Nanoscale Propeller With Molecule-sized Blades

Many aircraft, ships or submarines use fluids, like water or air for propulsion, by using propellers to push the fluid backward, which generates forward motion. The propeller is usually attached to the crankshaft of the engine, either directly or through a gearbox.

A new theoretical blueprint aims to replicate this propulsion system on the nanoscale by making tiny machines that pump up fluids with tiny propellers having molecular-sized blades. This idea sounds very good, but actually designing this molecular machinery has proven difficult.

Petr Král, assistant professor of chemistry at the University of Illinois at Chicago and his colleagues have studied realistic conditions in this microscopic environment to learn how the tiny propellers pump liquids.

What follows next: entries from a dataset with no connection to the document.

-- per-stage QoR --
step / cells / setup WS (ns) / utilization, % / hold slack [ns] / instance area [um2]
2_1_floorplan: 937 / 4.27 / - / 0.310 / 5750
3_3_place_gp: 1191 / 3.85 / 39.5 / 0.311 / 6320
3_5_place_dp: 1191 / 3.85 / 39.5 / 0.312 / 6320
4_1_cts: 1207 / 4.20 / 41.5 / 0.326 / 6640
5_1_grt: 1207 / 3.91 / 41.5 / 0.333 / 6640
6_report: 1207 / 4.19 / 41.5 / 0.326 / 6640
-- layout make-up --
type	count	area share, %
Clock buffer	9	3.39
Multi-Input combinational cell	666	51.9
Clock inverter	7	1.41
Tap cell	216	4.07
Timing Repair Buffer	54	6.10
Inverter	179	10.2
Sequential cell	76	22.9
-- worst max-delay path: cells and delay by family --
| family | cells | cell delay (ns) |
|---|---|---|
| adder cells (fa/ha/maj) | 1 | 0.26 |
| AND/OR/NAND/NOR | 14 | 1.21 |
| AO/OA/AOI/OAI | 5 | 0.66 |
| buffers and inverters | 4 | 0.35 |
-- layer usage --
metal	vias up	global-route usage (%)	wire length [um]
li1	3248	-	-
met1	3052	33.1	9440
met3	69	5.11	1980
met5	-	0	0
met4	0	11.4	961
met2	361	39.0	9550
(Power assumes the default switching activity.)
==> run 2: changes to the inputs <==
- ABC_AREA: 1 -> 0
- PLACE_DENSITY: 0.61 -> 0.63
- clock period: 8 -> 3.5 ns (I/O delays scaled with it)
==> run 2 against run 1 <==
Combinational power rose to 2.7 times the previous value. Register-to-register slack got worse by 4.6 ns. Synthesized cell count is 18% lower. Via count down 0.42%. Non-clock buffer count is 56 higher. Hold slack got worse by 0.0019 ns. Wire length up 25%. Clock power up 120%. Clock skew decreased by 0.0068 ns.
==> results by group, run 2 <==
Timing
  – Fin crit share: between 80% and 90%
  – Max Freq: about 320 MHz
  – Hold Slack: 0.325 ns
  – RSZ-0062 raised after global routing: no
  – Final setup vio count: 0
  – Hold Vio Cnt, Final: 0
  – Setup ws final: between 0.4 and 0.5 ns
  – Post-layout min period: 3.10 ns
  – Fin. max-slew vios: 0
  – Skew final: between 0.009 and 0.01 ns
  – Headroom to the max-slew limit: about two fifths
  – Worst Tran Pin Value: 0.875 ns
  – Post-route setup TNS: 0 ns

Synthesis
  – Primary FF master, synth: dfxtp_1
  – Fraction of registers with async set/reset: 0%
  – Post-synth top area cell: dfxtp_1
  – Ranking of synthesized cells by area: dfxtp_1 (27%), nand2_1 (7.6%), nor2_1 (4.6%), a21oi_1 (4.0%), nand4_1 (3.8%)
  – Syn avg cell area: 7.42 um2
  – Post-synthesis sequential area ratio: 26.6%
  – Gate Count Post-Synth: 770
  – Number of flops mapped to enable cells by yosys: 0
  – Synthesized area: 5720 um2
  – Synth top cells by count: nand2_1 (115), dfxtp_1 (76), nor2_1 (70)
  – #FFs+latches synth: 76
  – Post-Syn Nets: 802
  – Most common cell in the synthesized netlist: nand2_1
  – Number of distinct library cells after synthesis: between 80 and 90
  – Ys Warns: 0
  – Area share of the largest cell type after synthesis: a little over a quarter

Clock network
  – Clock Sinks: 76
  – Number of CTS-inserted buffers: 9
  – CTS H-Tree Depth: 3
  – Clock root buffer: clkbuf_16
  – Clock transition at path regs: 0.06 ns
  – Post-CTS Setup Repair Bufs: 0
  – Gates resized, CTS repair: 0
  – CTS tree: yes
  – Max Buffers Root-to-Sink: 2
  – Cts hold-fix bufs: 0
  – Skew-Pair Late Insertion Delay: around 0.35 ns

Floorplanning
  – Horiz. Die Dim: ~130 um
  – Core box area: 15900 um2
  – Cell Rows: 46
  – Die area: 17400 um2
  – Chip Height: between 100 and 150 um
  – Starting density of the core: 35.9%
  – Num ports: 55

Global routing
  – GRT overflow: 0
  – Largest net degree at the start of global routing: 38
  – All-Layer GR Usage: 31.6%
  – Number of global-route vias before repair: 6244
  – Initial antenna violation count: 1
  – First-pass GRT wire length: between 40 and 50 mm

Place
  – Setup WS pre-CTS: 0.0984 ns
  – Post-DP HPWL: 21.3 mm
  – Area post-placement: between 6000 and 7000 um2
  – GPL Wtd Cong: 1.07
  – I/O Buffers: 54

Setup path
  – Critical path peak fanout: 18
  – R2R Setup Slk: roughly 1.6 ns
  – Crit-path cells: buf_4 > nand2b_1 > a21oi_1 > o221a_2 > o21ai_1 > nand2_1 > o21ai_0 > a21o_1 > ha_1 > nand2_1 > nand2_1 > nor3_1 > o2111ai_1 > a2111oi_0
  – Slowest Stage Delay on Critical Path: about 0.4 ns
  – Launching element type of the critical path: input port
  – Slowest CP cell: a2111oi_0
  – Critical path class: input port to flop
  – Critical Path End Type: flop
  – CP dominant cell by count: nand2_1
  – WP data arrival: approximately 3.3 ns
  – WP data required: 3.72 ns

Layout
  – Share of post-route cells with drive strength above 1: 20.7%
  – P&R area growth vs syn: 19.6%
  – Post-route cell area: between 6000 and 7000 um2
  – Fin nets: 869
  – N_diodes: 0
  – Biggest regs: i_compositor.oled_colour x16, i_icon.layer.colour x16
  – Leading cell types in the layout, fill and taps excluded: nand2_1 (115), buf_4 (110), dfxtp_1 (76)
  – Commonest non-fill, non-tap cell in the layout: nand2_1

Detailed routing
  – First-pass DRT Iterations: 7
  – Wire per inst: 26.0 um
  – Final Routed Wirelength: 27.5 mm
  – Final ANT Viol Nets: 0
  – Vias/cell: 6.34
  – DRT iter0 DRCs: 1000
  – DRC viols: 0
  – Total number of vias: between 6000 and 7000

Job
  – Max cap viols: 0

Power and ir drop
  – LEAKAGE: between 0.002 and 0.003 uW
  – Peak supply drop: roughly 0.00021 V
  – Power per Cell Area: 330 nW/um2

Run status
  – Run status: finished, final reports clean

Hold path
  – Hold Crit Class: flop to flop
===== src/common/bus_pkg.sv =====
package bus_pkg;

    // bus widths
    localparam int ADDR_W = 32;
    localparam int DATA_W = 32;
    // one mask bit per byte lane
    localparam int WEM_W = 4;

    // top address nibble picks the slave
    localparam int REGION_W = 4;
    localparam int OFFSET_W = ADDR_W - REGION_W;

    localparam logic [REGION_W-1:0] REGION_SRAM0 = 4'h0;
    // region 1 aliases the same sram
    localparam logic [REGION_W-1:0] REGION_SRAM1 = 4'h1;
    localparam logic [REGION_W-1:0] REGION_TIMER = 4'h2;
    localparam logic [REGION_W-1:0] REGION_GPIO = 4'h4;

    // one-hot owner vector, bit positions
    localparam int OWNER_W = 5;
    localparam int OWN_IDLE = 0;
    localparam int OWN_SRAM = 1;
    localparam int OWN_TIMER = 2;
    localparam int OWN_GPIO = 3;
    localparam int OWN_ERR = 4;

    // raw address word or region/offset split
    typedef union packed {
        logic [ADDR_W-1:0] raw;
        struct packed {
            logic [REGION_W-1:0] region;
            logic [OFFSET_W-1:0] offset;
        } f;
    } bus_addr_u;

endpackage


===== src/common/periph_pkg.sv =====
package periph_pkg;

    // sram size, word addressed
    localparam int SRAM_WORDS = 1024;
    localparam int SRAM_IDX_W = $clog2(SRAM_WORDS);

    // edges from acceptance to data_ok
    localparam int SRAM_WAIT = 2;
    localparam int SRAM_CNT_W = $clog2(SRAM_WAIT + 1);
    // timer, gpio and the error sink
    localparam int REG_WAIT = 1;

    // timer register offsets
    localparam logic [7:0] TMR_CTRL = 8'h00;
    localparam logic [7:0] TMR_COUNT = 8'h04;
    localparam logic [7:0] TMR_CMP = 8'h08;

    // gpio register offsets
    localparam logic [7:0] GPIO_OUT = 8'h00;
    localparam logic [7:0] GPIO_IN = 8'h04;

    // pin count, one full data word
    localparam int GPIO_W = 32;

endpackage
## config.mk

```make
export PLATFORM = sky130hd
export DESIGN_NAME = periph_gpio_flat
export DESIGN_NICKNAME = d
export VERILOG_FILES = /design/src/common/bus_pkg.sv /design/src/common/periph_pkg.sv /design/src/common/sbus_if.sv /design/src/hw/periph_gpio.sv /design/src/flat_wrapper.sv
export SDC_FILE = /design/constraint.sdc
export NUM_CORES = 1
export LEC_CHECK = 0
export BUFFER_PORTS_ARGS = -buffer_cell sky130_fd_sc_hd__buf_2
export CORE_UTILIZATION = 51
export CTS_BUF_LIST = sky130_fd_sc_hd__clkbuf_8
export DETAILED_ROUTE_END_ITERATION = 10
export PLACE_DENSITY = 0.81
export SYNTH_ARGS = -nofsm -noshare
export SYNTH_HDL_FRONTEND = slang
export SYNTH_SLANG_ARGS = --single-unit
```

## constraint.sdc

```tcl
create_clock -name clk -period 2.4 [get_ports clk]
set_input_delay 0.24 -clock clk [delete_from_list [all_inputs] [get_ports clk]]
set_output_delay 0.24 -clock clk [all_outputs]
set_load 0.01 [all_outputs]
```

Other researchers have tried to understand how molecular devices could rotate in flowing gases, but this group focused for the first time on a type of molecular propeller that could pump liquids like oils and water. "We want to see what happens when the propellers get to the scale where it's impossible to reduce the size of the blades any more," said Král.

They discovered that at this molecular scale, the chemical composition of the propeller's blades is very important in determining its efficiency and so is their sensitivity to water. Thus, they showed that the most efficient design would have to use hydrophobic blades, which pump a lot of water by also repelling it.

The efficiency of the blades has been found to rely mainly on their chemical and biological composition, but also on shape and size.

"Pumping rates and efficiencies in the hydrophilic and hydrophobic forms can differ by an order of magnitude, which was not expected," he said. "In principle, we could even attach some biological molecules to the blades and form a propeller that would work only if other molecules bio-compatible with the blades are in the pumped solution."

Although practical applications are still a few years from being completed, given the difficult nature of constructing such ultra-small devices, continuous work on these project could produce significant improvements, meaning that maybe one day nanobots will use this propulsion system in blood vessels in the human body to deliver drugs with unprecedented precision and to examine various organs without any invasive procedures.